A couple days ago I asked how you dance with chaos.  This is my answer.

When I am in horse time, I find a way out of the chop and current of chaos and into calmer waters.  When I am with a horse, and especially this one, the lovely Mustang Nelson, I can’t be anywhere else.  He will know.  And so will I.

Horse time is a good metaphor for breathing time, for feeling your feet on the ground, noticing where your spine is and spreading yourself into the fullness of the moment.

What is your horse time?

Beige or Light Brown?

Yesterday I read an article in the New York Times about decision making and how our endless cascade of choices basically overwhelms our limited bandwidth, wreaking havoc with our emotional and physical selves.  The way I experience it is as a surfeit of essentially meaningless choices (Coffee or tea?  Pants or shorts?  Write the blog or go for a walk? etc. etc. etc.)  It feels like dithering.  Another symptom of an unquiet mind.  Time to breathe and get quiet.  (Meditate or walk?  Breathe or stretch? . . . oops, there I go again).

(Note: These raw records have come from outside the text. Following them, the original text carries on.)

$ cat config.mk
export PLATFORM = sky130hd
export DESIGN_NAME = rpr_mul
export DESIGN_NICKNAME = d
export VERILOG_FILES = /design/src/rtl/rpr_mul.sv
export SDC_FILE = /design/constraint.sdc
export NUM_CORES = 1
export LEC_CHECK = 0
export ABC_AREA = 1
export ABC_CLOCK_PERIOD_IN_PS = 5100
export BUFFER_PORTS_ARGS = -buffer_cell sky130_fd_sc_hd__buf_2
export CAP_MARGIN = 0
export CORE_MARGIN = 2
export CORE_UTILIZATION = 55
export CTS_CLUSTER_DIAMETER = 30
export CTS_CLUSTER_SIZE = 28
export DETAILED_ROUTE_END_ITERATION = 7
export PLACE_DENSITY_LB_ADDON = 0.05
export SYNTH_ARGS = -nofsm -noshare
export SYNTH_HDL_FRONTEND = slang
export SYNTH_SLANG_ARGS = --single-unit
export TNS_END_PERCENT = 1
$ cat constraint.sdc
create_clock -name clk -period 5.1 [get_ports clk]
set_input_delay 0.255 -clock clk [delete_from_list [all_inputs] [get_ports clk]]
set_output_delay 0.255 -clock clk [all_outputs]
set_load 0.02 [all_outputs]
$ cat src/rtl/rpr_mul.sv
// Shared multiplier with a registered product.
// Depends on nothing but its parameters.
module rpr_mul #(
	parameter int AW = 23,
	parameter int BW = 17
) (
	input  logic            clk,
	input  logic [AW-1:0]   a,
	input  logic [BW-1:0]   b,
	output logic [AW+BW-1:0] prod_q
);

	// Register the product for the next sequencer step
	always_ff @(posedge clk) begin
		prod_q <= (AW+BW)'(a) * (AW+BW)'(b);
	end

endmodule

; After elaboration in Yosys (flattened, before gate mapping)
; Cells that the tools add are included.
[totals]
regBits = 40
latchBits = 0
ramBits = 0
mem_bits_ro = 0
input_bits = 41
elab_cells = 2
mem_count = 0
[classes]
add_sub_neg = 0
mul = 1
div_mod_pow = 0
order_cmp = 0
n_eq_ne = 0
shift = 0
n_mux = 0
bitwise_logic = 0
n_reduce_logical = 0
[op_table]
columns = operator, count
row1 = 23-bit by 17-bit multiplier with 40-bit output, 1

; Depth between registers and ports, before layout
[logic_depth]
ltp_word = 1
ltp_mapped = 29
mapped_depth_nobuf = 27

; Worst setup path before layout
; No wires, ideal clock.
[synth_timing]
path_type = input -> register
start = input port a[12]
end = register prod_q[35]
t_arrival_ps = 5120
path_slack_ps = -132
path_stages = 27
cell_sequence = clkbuf_1 -> clkbuf_1 -> nand2_1 -> fa_1 -> inv_1 -> fa_1 -> inv_1 -> fa_1 -> inv_1 -> fa_1 -> fa_1 -> inv_1 -> fa_1 -> inv_1 -> ha_1 -> nand2_2 -> inv_1 -> nand2_1 -> nand2_1 -> inv_2 -> nor2_1 -> nor2_1 -> nand2_2 -> nand2_1 -> nand2_1 -> nand2_1 -> nand2_1
[synth_between]
elab_chain_len = 1
[synth_rtl]
columns = element, line
row1 = from (decl), 8  ; input logic [AW-1:0] a,
row2 = 23-bit by 17-bit multiplier with 40-bit output, 15  ; prod_q <= (AW+BW)'(a) * (AW+BW)'(b);
row3 = to (signal assigned), 15
row4 = to (decl), 10  ; output logic [AW+BW-1:0] prod_q
; No other way between the ends.

; Worst setup path after layout
[layout_timing]
start = input port a[8]
end = register prod_q[36]
; The elaborated chain is that of the path after synthesis.

==> summary.md <==
| Metric | Value |
|---|---|
| Routed Antenna Nets | `0` |
| Vias in the first global route | `12350` |
| WL final | `34850 microns` |
| Avg Inst Size Synth | `7.436 sq um` |
| Sequential area share after synthesis | `5.606%` |
| Setup crit start | `a[8]` |
| Worst-path cell chain | `clkbuf_4 > nand2_1 > inv_1 > fa_1 > inv_1 > fa_1 > fa_1 > inv_1 > fa_1 > fa_1 > inv_1 > fa_1 > inv_1 > ha_2 > nand2_1 > inv_1 > nand2_1 > nor3_1 > nand2_1 > nand2_2 > nand2_2 > nand3_1 > nand2_1` |
| Largest reg by FF count | `prod_q` |
| Initial core utilization | `56.40%` |
| Largest net degree at the start of global routing | `24` |
| Hpwl dp | `30970 microns` |
| Setup crit start kind | `input port` |
| GRT Overall Usage | `27.95%` |
| Crit end category | `flip-flop` |
| Die area | `27280 sq um` |
| Syn Std Cell Area | `14280 sq um` |
| Slew @ Worst Pin | `0.4989 ns` |
| Synth top area share | `44.01%` |
| Req. time, crit path | `5.28 ns` |
| Yosys top cell by area | `fa_1` |
| Standard-cell rows | `58` |
| Vias | `11590` |
| Synth warnings | `0` |
| Critical path peak fanout | `11` |
| Main area contributors after synthesis | `fa_1 (44%), inv_1 (16%), nand2_1 (15%)` |
| DR iter-0 viols | `587` |
| Initial antenna violation count | `0` |
| Status | `finished clean` |
| CTS HTree Levels | `2` |
| PortBufs | `80` |
| CTS root buf | `clkbuf_16` |
| Critical path type | `input port to flip-flop` |
| Biggest regs | `prod_q: 40 flops` |
| Overflow after GRT | `0` |
| Slew Limit Fails | `0` |
| Flop and latch count out of synthesis | `40` |
| Final setup fails | `0` |
| WHS Endpoint | `prod_q[0]` |
| Share of cells above drive strength 1 | `14.48%` |
| WL/cell | `14.51 microns` |
| Syn-to-layout area delta | `14.45%` |
| Die W | `165.2 microns` |
| CTS Buffer Depth | `2` |
| Hold WC Path Type | `input port to flip-flop` |
| Worst path slowest cell | `fa_1` |
| Final Net Count | `2540` |
| Synth Net Count | `2390` |
| N_diodes | `0` |
| First-pass GRT wire length | `59530 microns` |
| Max_slew headroom | `66.74%` |
| Worst Path Arrival | `5.06 ns` |
| Largest register FFs | `40` |
| Fin. Hold Viols | `0` |
| Final Instance Area | `16350 sq um` |
| DR pass1 iterations | `5` |
| RSZ-0062 raised after global routing | `true` |
| Routability Congestion | `0.9044` |
| Drt drc | `0` |
| Slowest stage delay, CP | `0.52 ns` |
| CTS tree | `done` |
| CORE AREA | `25330 sq um` |
| Mapped Cells | `1921` |
| Placed Area | `15900 sq um` |
| Via density per instance | `4.824` |
| Io pins | `81` |
| TritonCTS Buffers | `5` |
| Fmax | `204.9 MHz` |
| Hold path start | `a[0]` |
| Clock slew seen by the registers of the worst setup and hold paths | `0.06 ns` |
| CTS Hold Bufs | `0` |
| Hold Path Depth | `4` |
| Die Height | `165.2 microns` |
| Total of max-cap violations | `0` |
| Crit share post-route | `95.69%` |
| Synth unique cells | `22` |
| Period minus WS final | `4.880 ns` |
| TritonCTS Sinks | `40` |
[per-layer routing]
layer	wire [microns]	vias up	track usage, %
met5	0	-	0
met4	1164	0	7.589
met3	1480	80	2.822
met2	18140	287	52.41
met1	14060	5622	34.18
li1	-	5598	-
[Yosys cell counts]
| library cell | n |
|---|---|
| a21oi_2 | 1 |
| xor2_1 | 17 |
| nor2_1 | 45 |
| clkbuf_1 | 80 |
| dfxtp_1 | 40 |
| nor2_2 | 2 |
| xnor2_1 | 4 |
| nor3_2 | 1 |
| a31oi_1 | 1 |
| nand2_2 | 14 |
| nand3_2 | 6 |
| nand2_1 | 579 |
| fa_1 | 314 |
| nor3_1 | 9 |
| a21oi_1 | 35 |
| ha_1 | 114 |
| o21bai_1 | 3 |
| nand3_1 | 22 |
| inv_1 | 610 |
| inv_2 | 4 |
| nand4_1 | 1 |
| o21ai_0 | 19 |
[final cells by class]
class	count	area (sq um)
Inverter	614	2305
Clock inverter	3	18.77
Tap cell	330	412.9
Clock buffer	5	125.1
Multi-Input combinational cell	1187	11080
Fill cell	2309	8979
Sequential cell	40	800.8
Timing Repair Buffer	223	1603
[worst max path at each step]
stage                      end  slack [ns]  cells past startpoint
CTS                 prod_q[39]       0.009                     23
global placement    prod_q[39]       -0.41                     24
finish              prod_q[36]        0.22                     23
floorplan           prod_q[35]     -0.0009                     27
global route        prod_q[34]       -0.02                     23
detailed placement  prod_q[35]       -0.39                     24
[placed cells by master (no fill, tap or decap), types with 2 or more instances in the layout]
cell and n:
inv_1 608, nand2_1 574, fa_1 309, buf_4 147, ha_1 102, buf_2 57, nor2_1 40, dfxtp_1 40
a21oi_1 25, nand3_1 21, nand2_2 18, o21ai_0 18, xor2_1 17, a21oi_2 11, buf_6 9, nor3_1 8
ha_4 8, nand3_2 7, clkbuf_4 7, inv_2 6, nor2_2 6, fa_2 5, clkbuf_16 5, xnor2_1 4
ha_2 4, o21bai_1 3, buf_12 3, nor3_2 2, clkinv_2 2
[kinds of logic after synthesis]
kind of cell,Yosys count,share of synthesized area (%)
buf+inv,694,18.24
simple gates,679,18.72
fa+ha+maj,428,53.99
compound gates,59,2.155
flops,40,5.606
xor+xnor,21,1.288
[worst max-delay path: cells and delay by family]
kind	cells	cell delay (ns)
simple gates	9	0.85
buf+inv	7	0.55
fa+ha+maj	7	3.37
[per-stage QoR]
| step | instances | utilization [%] | hold WS, ns | worst slack [ns] | setup TNS, ns |
|---|---|---|---|---|---|
| after floorplan | 1921 | - | 0.3485 | -0.0009353 | -0.0009353 |
| after global placement | 2393 | 62.78 | 0.6704 | -0.4054 | -6.508 |
| after detailed placement | 2393 | 62.78 | 0.6703 | -0.3902 | -6.662 |
| after CTS | 2401 | 63.40 | 0.4273 | 0.008931 | 0 |
| after global routing | 2402 | 64.55 | 0.4360 | -0.02498 | -0.05927 |
| final | 2402 | 64.55 | 0.4282 | 0.2200 | 0 |
[what timing repair did]
| item | 4_1_cts | 5_1_grt |
|---|---|---|
| pin swaps | 0 | 13 |
| setup buffers | 0 | 1 |
| gates resized for setup | 5 | 84 |
| setup endpoints to repair | 10 | 25 |
Power is not shown: default switching activity piles up to over one toggle a cycle in this logic, so the estimate is an artifact.
==> config.mk <==
export PLATFORM = sky130hd
export DESIGN_NAME = multiplicative_range_fold
export DESIGN_NICKNAME = d
export VERILOG_FILES = /design/src/design/mrf_pkg.sv /design/src/design/mrf_div.sv /design/src/design/multiplicative_range_fold.sv
export SDC_FILE = /design/constraint.sdc
export NUM_CORES = 2
export LEC_CHECK = 0
export ABC_AREA = 1
export BUFFER_PORTS_ARGS = -buffer_cell sky130_fd_sc_hd__clkbuf_2
export CORE_MARGIN = 2
export CORE_UTILIZATION = 30
export CTS_CLUSTER_DIAMETER = 50
export DETAILED_ROUTE_END_ITERATION = 10
export SLEW_MARGIN = 10
export SYNTH_ARGS = -nofsm -noshare
export SYNTH_HDL_FRONTEND = slang
export SYNTH_SLANG_ARGS = --single-unit
==> constraint.sdc <==
create_clock -name clk_i -period 8.42 [get_ports clk_i]
set_clock_uncertainty 0.15 [all_clocks]
set_input_delay 1.263 -clock clk_i [delete_from_list [all_inputs] [get_ports clk_i]]
set_output_delay 1.263 -clock clk_i [all_outputs]
set_load 0.02 [all_outputs]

Horses don’t dither.  They are not overwhelmed by their choices.  Hay or grass?  This place or that?  Doze or graze?  Lick the salt or wait until later?  They just move in a smooth flow from one thing to the next.  I imagine that to be vastly refreshing, more immediate, sensual and delicious.  I notice that when I am at the barn, in the presence of the horses, the choices dissolve.  I fall into horse time – expanded, open-ended, present.

Slow

I gave myself  permission to take my time at the barn today.  I recommend it.  Maybe you brush your horse longer than necessary, more slowly, savoring the feel of the brush strokes, the gleam of the coat, the movement of your arm over the curves of the horse’s body.  Maybe you just stand together and breathe – looking at the summer green, the air moving the trees, hearing the birds, the cicada, the chewing of the horse in the next stall.  Do nothing.  Be nothing.  Get porous, just molecules dancing with other molecules.